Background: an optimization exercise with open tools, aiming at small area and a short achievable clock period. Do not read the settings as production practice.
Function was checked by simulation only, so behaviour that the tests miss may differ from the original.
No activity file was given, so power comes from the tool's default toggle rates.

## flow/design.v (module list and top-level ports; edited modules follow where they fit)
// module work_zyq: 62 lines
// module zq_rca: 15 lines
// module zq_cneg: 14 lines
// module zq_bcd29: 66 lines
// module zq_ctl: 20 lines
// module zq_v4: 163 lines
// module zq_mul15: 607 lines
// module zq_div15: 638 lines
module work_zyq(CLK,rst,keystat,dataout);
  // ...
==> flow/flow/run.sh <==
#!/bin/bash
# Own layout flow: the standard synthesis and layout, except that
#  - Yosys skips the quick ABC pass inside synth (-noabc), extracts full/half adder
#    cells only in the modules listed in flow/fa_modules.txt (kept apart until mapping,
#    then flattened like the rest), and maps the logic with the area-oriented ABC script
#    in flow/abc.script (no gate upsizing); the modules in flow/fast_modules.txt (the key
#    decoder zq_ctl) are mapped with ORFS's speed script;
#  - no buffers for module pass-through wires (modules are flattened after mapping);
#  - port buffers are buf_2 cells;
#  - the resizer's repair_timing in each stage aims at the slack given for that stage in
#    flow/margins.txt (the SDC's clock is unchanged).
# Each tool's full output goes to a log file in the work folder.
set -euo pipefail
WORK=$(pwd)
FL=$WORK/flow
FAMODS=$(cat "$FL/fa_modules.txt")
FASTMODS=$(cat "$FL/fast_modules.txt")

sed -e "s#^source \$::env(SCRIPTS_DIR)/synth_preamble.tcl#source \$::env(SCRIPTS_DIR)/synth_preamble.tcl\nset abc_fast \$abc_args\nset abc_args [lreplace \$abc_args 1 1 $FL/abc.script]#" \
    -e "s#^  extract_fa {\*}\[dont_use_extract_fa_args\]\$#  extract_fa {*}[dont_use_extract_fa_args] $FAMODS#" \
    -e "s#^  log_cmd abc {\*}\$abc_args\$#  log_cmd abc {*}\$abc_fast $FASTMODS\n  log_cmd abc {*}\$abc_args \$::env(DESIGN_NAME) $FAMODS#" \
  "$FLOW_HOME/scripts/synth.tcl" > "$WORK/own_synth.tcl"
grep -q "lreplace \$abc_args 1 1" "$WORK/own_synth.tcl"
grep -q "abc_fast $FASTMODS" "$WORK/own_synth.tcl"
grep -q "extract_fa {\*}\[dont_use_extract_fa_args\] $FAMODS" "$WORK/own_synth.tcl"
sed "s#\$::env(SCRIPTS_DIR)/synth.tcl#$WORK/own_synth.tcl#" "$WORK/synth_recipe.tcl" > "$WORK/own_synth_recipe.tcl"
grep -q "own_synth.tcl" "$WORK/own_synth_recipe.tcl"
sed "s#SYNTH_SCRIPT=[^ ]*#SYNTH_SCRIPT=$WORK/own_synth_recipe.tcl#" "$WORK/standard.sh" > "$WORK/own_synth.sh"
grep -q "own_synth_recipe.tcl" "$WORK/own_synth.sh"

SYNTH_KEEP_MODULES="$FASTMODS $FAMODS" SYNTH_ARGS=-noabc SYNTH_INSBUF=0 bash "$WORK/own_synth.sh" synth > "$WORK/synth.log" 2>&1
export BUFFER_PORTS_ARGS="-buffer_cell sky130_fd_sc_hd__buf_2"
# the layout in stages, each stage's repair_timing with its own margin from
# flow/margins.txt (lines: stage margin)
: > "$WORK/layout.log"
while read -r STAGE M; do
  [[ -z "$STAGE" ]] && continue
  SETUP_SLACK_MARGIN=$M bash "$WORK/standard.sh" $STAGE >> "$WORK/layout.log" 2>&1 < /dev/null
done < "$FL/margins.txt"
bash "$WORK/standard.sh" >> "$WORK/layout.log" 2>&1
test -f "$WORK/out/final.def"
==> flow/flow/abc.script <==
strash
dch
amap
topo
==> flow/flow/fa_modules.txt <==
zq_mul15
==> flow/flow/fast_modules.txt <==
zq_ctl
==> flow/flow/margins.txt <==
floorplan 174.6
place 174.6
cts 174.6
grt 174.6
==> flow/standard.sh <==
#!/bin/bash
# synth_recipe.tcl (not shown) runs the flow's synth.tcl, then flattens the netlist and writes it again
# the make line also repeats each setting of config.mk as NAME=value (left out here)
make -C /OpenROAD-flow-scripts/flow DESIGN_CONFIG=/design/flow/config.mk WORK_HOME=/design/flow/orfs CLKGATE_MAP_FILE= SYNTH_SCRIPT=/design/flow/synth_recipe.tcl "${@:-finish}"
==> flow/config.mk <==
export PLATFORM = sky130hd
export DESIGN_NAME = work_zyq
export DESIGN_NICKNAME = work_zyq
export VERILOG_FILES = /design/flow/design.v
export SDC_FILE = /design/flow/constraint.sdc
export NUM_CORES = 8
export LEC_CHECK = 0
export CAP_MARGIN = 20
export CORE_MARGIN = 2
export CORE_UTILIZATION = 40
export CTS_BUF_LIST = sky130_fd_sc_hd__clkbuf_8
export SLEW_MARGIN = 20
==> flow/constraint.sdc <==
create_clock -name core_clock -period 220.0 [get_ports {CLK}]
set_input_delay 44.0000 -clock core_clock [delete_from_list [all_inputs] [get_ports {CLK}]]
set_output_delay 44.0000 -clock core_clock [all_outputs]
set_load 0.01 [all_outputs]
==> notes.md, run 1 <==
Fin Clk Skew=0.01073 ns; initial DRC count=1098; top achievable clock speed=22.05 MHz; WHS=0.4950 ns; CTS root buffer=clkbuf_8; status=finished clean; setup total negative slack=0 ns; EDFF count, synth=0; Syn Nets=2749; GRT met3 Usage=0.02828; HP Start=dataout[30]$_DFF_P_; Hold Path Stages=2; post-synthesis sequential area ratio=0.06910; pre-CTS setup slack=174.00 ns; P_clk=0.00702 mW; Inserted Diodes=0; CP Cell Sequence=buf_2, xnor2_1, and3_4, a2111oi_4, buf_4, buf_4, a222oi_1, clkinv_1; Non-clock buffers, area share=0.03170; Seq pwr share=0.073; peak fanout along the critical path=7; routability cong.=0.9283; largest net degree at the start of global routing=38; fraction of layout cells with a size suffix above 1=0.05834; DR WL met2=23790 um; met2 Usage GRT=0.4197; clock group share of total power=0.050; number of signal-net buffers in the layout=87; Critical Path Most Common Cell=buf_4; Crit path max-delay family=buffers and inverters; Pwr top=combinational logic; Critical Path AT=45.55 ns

────────

#### [Task goal]
Count the lines of the listing above in which the word "FASTMODS" appears; state only the count.

#### [Reply to the exercise]
4